Thank you very much, how can I contact you please
My email address is on the about page of the UA-cam channel.
@Thank you so much for the lecture with amazing 3D animation! @38:00 There are multiple short strand of mRNA around the cluster of ribosomes. I am just wondering that in most of animation found in UA-cam and textbook, the ribosomes are always pair up with ONE strand of RNA. Q1. In reality, is ribosomes surrendered by multiple mRNA? If so, what determines the priority of processing? Q2. Can the hole deal with multiple production lines (rRNA) at the same time?
The ribosome translates a single mRNA molecule into a protein at a time. However to do this it uses different ribosomal associated RNA molecules, the ribosome is a complex of several proteins and several rRNAs that work together. In the animation we see the crystal structure of just the ribosome (proteins & rRNA), no mRNA is present. Q1: Only a single mRNA is translated into a protein at a given time Q2: No, see answer Q1 You can learn more at en.wikipedia.org/wiki/Ribosomal_RNA (section: "Subunits and associated ribosomal RNA") for the different types of associated rRNA molecules and how they differ between prokaryotes and eukaryotes.
Thank you! Just to clarify, what is those half helix appeared at 37:14?
Sorry missed the reply, those helix structures are probably ribosomal subunit associated RNAs
@@DannyArendsNo worries. For me, it takes time to absorb the wiki content. Thanks!
Very interesting idea and methodology. Thank you for sharing it.
You're welcome, the idea (and software implementation) was the foundation of my PhD thesis
@@DannyArends Yes, it seems like lots of hard work.
Thank you very much for providing the pipeline and went through it stepp by step, Dr. Arends. Very helpful. Appreciate it. Looking forward to your next streamings and videos.
You're welcome, got some new things I'm working on.
@@DannyArends Excited about it. Looking forward to it.
I'm binge watching all your lectures!
This lecture was awesome, sir!
Many thanks!
sorry for the disturbance, the link that you have provided for debian is 12.6.0, but what you have used in the video is 11.5.0, can you please provide the link for 11.5.0?
No bother, yeah It seems a newer version was released, you can always get the older versions from the archives, a direct link to the 11.5.0 netinst image: cdimage.debian.org/mirror/cdimage/archive/11.5.0/amd64/iso-cd/debian-11.5.0-amd64-netinst.iso
@@DannyArends thanks a ton
What to do if the compilation for trimmomatic has mot been done?

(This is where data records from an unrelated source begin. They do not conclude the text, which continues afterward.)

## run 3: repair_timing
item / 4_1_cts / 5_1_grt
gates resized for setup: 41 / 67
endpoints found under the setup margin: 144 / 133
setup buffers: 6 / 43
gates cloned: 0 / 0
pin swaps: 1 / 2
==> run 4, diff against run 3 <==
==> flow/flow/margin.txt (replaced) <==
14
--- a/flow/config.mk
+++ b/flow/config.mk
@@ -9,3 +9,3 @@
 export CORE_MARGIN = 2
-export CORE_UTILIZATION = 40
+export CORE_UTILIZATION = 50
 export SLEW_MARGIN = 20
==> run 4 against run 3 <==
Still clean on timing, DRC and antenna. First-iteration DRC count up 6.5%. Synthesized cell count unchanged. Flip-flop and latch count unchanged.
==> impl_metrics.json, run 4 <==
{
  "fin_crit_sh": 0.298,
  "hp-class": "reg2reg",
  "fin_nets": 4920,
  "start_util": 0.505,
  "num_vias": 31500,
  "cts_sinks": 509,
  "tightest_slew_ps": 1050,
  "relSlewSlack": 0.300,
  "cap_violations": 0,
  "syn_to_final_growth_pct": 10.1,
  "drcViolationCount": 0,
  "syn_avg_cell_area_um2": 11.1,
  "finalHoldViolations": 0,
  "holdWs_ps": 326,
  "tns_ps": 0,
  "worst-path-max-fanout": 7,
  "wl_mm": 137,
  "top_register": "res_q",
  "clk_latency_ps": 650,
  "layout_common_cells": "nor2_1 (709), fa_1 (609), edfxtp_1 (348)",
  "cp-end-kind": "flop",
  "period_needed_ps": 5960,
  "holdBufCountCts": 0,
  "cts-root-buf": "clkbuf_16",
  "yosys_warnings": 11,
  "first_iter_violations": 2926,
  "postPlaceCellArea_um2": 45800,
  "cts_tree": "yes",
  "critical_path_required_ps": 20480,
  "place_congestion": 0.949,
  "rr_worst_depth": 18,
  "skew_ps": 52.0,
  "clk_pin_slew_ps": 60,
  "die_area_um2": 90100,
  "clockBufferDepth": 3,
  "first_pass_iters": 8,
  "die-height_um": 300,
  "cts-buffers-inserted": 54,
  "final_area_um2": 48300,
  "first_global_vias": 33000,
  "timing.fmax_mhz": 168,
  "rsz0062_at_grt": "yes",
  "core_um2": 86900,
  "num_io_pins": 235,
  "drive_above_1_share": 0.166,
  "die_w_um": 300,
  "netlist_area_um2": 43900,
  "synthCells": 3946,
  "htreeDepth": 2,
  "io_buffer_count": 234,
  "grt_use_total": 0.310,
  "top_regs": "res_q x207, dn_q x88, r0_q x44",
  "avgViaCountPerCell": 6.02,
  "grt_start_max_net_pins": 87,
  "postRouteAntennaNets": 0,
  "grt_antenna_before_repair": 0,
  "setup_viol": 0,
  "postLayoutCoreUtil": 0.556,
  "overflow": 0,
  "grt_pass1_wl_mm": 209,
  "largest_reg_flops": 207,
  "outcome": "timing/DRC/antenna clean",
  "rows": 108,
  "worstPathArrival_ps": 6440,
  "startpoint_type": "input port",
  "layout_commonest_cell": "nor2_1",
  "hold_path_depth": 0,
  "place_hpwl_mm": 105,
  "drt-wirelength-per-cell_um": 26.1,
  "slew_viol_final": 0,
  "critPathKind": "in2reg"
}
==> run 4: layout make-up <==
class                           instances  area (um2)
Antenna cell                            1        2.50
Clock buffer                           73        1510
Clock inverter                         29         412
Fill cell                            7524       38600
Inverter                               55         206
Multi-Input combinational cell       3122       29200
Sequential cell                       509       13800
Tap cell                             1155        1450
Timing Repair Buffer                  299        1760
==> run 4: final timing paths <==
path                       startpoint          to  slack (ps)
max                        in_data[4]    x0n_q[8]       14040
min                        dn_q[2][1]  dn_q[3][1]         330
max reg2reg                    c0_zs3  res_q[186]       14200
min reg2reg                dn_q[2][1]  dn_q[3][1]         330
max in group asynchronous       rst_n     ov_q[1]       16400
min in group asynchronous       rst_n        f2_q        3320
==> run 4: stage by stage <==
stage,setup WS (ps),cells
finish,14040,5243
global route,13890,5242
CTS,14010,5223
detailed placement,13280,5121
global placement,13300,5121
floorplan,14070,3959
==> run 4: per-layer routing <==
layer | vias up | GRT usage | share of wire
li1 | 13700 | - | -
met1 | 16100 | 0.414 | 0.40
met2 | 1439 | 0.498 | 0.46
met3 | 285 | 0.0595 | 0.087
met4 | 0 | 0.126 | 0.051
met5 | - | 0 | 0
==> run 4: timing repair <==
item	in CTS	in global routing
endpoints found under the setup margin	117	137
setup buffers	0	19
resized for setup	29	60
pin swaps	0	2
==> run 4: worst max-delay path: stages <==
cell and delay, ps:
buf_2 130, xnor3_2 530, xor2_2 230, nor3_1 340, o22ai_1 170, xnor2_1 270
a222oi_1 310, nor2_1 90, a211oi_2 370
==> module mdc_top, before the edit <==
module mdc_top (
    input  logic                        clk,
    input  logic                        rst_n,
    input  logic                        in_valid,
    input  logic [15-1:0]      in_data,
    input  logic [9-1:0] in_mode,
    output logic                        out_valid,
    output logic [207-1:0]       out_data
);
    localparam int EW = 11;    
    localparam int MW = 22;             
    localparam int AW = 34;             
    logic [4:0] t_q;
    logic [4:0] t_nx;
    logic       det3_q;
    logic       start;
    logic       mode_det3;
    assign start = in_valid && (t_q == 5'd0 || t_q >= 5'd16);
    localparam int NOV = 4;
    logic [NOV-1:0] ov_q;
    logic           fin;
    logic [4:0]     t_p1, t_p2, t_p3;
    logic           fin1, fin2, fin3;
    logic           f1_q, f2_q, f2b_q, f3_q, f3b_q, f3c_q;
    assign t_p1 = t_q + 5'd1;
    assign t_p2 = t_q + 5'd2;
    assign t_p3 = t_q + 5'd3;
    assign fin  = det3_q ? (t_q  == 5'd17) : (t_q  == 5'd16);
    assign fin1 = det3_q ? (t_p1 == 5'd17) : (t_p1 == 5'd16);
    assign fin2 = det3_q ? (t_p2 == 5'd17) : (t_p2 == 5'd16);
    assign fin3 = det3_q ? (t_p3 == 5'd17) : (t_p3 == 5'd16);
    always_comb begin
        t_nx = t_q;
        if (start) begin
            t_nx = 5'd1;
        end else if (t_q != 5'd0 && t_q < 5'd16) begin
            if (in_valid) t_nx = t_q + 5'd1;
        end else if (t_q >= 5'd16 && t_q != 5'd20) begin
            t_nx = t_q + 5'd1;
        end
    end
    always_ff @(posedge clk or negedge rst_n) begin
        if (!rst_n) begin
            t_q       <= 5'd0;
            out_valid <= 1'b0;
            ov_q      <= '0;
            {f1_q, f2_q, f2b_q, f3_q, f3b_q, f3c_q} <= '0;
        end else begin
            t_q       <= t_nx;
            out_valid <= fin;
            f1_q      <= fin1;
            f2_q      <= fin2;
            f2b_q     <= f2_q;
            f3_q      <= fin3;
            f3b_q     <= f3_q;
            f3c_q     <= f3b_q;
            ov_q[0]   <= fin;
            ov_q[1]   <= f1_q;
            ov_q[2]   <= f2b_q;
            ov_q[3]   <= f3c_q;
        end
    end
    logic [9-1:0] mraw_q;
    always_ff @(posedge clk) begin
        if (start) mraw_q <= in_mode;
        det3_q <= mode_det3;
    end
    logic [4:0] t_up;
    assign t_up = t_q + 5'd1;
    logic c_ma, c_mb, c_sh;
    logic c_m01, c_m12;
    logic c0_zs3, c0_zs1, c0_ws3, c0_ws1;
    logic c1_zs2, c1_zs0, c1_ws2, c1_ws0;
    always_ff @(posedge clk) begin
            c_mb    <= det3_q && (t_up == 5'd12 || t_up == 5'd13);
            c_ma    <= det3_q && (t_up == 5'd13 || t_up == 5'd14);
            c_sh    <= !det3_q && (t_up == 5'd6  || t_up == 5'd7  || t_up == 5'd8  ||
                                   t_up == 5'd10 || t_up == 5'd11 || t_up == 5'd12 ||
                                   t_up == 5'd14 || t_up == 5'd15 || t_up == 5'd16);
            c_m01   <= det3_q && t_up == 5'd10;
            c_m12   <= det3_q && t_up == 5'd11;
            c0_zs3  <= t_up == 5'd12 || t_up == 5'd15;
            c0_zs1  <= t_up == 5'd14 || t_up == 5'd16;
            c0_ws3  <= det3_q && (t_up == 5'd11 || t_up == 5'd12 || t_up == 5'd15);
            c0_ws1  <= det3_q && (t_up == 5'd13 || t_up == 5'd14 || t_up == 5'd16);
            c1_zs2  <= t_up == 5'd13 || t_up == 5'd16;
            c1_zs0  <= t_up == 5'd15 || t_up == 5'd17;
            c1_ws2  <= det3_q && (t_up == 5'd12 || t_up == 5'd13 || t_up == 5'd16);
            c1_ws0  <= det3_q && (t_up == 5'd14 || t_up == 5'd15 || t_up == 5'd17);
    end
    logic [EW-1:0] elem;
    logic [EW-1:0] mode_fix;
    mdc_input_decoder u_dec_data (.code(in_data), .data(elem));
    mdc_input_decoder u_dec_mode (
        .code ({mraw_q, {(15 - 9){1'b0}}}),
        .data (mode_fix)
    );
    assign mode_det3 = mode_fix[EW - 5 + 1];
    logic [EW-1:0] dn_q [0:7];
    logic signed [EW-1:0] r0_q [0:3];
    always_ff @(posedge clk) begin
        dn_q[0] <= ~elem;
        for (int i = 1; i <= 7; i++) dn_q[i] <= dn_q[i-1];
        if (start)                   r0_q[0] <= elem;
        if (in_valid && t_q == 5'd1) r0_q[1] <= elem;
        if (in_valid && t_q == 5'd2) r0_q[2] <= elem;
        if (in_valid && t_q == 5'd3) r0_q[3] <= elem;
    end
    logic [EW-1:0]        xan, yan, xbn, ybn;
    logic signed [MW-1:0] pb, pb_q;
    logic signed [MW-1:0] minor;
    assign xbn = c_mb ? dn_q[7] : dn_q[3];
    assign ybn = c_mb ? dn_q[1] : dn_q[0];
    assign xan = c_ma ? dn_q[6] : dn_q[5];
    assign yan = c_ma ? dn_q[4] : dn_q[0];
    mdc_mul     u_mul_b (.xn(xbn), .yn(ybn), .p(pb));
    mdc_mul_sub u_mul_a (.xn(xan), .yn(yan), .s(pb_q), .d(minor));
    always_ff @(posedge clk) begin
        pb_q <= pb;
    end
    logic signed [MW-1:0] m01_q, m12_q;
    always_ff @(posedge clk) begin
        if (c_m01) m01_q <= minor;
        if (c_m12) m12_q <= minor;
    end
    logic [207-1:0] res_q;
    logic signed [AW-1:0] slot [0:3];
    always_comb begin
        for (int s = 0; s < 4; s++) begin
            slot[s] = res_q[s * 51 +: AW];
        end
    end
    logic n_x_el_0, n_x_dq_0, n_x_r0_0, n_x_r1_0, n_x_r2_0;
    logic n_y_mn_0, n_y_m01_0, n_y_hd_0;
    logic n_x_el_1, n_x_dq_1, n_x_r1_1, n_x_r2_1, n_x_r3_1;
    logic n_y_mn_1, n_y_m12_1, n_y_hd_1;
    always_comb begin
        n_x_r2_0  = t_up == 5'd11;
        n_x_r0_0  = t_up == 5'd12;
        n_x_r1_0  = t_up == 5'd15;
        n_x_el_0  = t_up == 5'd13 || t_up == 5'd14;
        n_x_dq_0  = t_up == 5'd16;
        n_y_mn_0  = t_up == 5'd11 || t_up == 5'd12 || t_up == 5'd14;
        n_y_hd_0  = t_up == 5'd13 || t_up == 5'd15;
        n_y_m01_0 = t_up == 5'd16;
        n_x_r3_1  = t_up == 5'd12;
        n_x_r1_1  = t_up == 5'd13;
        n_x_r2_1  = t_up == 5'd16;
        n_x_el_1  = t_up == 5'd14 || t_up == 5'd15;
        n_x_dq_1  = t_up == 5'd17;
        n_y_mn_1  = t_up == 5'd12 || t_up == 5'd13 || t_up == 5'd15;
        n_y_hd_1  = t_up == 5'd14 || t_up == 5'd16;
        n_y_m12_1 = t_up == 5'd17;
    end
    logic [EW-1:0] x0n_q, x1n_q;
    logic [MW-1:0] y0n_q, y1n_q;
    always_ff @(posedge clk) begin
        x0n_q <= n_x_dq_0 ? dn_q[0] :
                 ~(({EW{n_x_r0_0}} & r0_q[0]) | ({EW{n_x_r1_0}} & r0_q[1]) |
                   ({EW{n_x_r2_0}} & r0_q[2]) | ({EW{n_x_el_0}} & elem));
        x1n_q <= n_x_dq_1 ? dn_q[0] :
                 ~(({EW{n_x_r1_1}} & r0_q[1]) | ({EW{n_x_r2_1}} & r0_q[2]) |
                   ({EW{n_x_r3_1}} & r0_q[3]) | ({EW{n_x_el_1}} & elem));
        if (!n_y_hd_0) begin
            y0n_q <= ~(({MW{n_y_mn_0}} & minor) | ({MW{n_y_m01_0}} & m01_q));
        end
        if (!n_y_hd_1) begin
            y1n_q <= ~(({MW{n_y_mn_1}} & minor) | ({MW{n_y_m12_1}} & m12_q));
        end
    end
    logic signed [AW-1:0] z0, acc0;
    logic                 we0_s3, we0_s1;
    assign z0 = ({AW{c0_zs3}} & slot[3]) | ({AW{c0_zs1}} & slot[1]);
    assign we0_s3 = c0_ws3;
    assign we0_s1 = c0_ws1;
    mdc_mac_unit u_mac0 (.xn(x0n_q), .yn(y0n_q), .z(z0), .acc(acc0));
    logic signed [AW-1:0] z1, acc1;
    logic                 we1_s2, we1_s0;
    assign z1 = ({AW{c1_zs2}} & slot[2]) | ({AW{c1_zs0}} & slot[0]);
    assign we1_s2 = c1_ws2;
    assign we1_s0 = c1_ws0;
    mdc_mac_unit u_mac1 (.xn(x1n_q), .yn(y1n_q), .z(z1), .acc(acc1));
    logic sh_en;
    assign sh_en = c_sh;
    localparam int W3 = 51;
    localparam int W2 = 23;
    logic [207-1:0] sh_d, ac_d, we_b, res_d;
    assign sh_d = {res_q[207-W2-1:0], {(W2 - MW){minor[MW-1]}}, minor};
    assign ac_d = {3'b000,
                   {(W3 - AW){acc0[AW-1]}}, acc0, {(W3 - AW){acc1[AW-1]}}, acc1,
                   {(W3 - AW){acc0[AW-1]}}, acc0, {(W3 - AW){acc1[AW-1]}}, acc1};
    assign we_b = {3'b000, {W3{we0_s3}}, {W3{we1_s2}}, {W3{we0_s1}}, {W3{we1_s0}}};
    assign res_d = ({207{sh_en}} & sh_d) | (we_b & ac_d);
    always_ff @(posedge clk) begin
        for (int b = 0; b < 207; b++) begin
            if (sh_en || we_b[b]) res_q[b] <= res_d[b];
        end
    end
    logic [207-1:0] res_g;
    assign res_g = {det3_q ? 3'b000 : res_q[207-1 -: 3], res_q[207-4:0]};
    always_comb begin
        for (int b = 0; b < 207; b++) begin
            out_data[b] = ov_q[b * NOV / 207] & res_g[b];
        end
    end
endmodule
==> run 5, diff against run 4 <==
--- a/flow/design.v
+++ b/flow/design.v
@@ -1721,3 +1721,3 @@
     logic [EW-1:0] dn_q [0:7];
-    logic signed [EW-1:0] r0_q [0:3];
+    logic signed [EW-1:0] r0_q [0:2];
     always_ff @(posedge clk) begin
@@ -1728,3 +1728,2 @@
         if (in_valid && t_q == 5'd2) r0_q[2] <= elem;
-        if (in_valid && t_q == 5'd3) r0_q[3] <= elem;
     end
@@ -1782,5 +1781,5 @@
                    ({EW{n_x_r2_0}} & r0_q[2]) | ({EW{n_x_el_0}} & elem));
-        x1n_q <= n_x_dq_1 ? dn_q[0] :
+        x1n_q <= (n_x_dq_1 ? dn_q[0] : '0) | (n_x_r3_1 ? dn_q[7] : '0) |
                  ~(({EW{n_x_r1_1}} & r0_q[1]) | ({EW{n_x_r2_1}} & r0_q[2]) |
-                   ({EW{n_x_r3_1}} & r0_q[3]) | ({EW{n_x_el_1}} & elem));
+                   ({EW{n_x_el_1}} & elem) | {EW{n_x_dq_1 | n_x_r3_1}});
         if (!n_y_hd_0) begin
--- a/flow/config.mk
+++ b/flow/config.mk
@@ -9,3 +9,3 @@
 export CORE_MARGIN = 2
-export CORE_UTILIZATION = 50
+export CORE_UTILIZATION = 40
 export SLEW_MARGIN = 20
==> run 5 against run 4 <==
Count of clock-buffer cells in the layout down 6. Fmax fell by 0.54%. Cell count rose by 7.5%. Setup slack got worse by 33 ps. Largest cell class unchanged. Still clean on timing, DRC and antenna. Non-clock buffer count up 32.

In that case just download trimmomatic v0.39 from here: www.usadellab.org/cms/uploads/supplementary/Trimmomatic/Trimmomatic-0.39.zip and extract it. Make sure to update the script to reflect that you're using 0.39 not 0.40-rc1
@@DannyArends thank you so much and also the virtual box version what you have used in the tutorial and the one in the pdf is different, is it fine?
The version of virtual box should not matter, the important part is to use the same Debian version
Hi , there's a problem in running trimmomatic, it says unable to access jarfile dist/jar/trimmomatix-0.40-rcl.jar
This error means that the trimmomatic jar file wasn't found at the path specified. Use the debian file browser to confirm that the file is really there.
Hi Danny, i have 16gb RAM memory in my laptop, will i be able to do RNA seq?
For smaller data sets and genomes, 16 Gb will be enough (e.g. Yeast, Bacteria, Bees, some Plants). For Mouse or Human, 16 Gb is probably not going to be enough, and 32 / 64 Gb is going to be the minimum.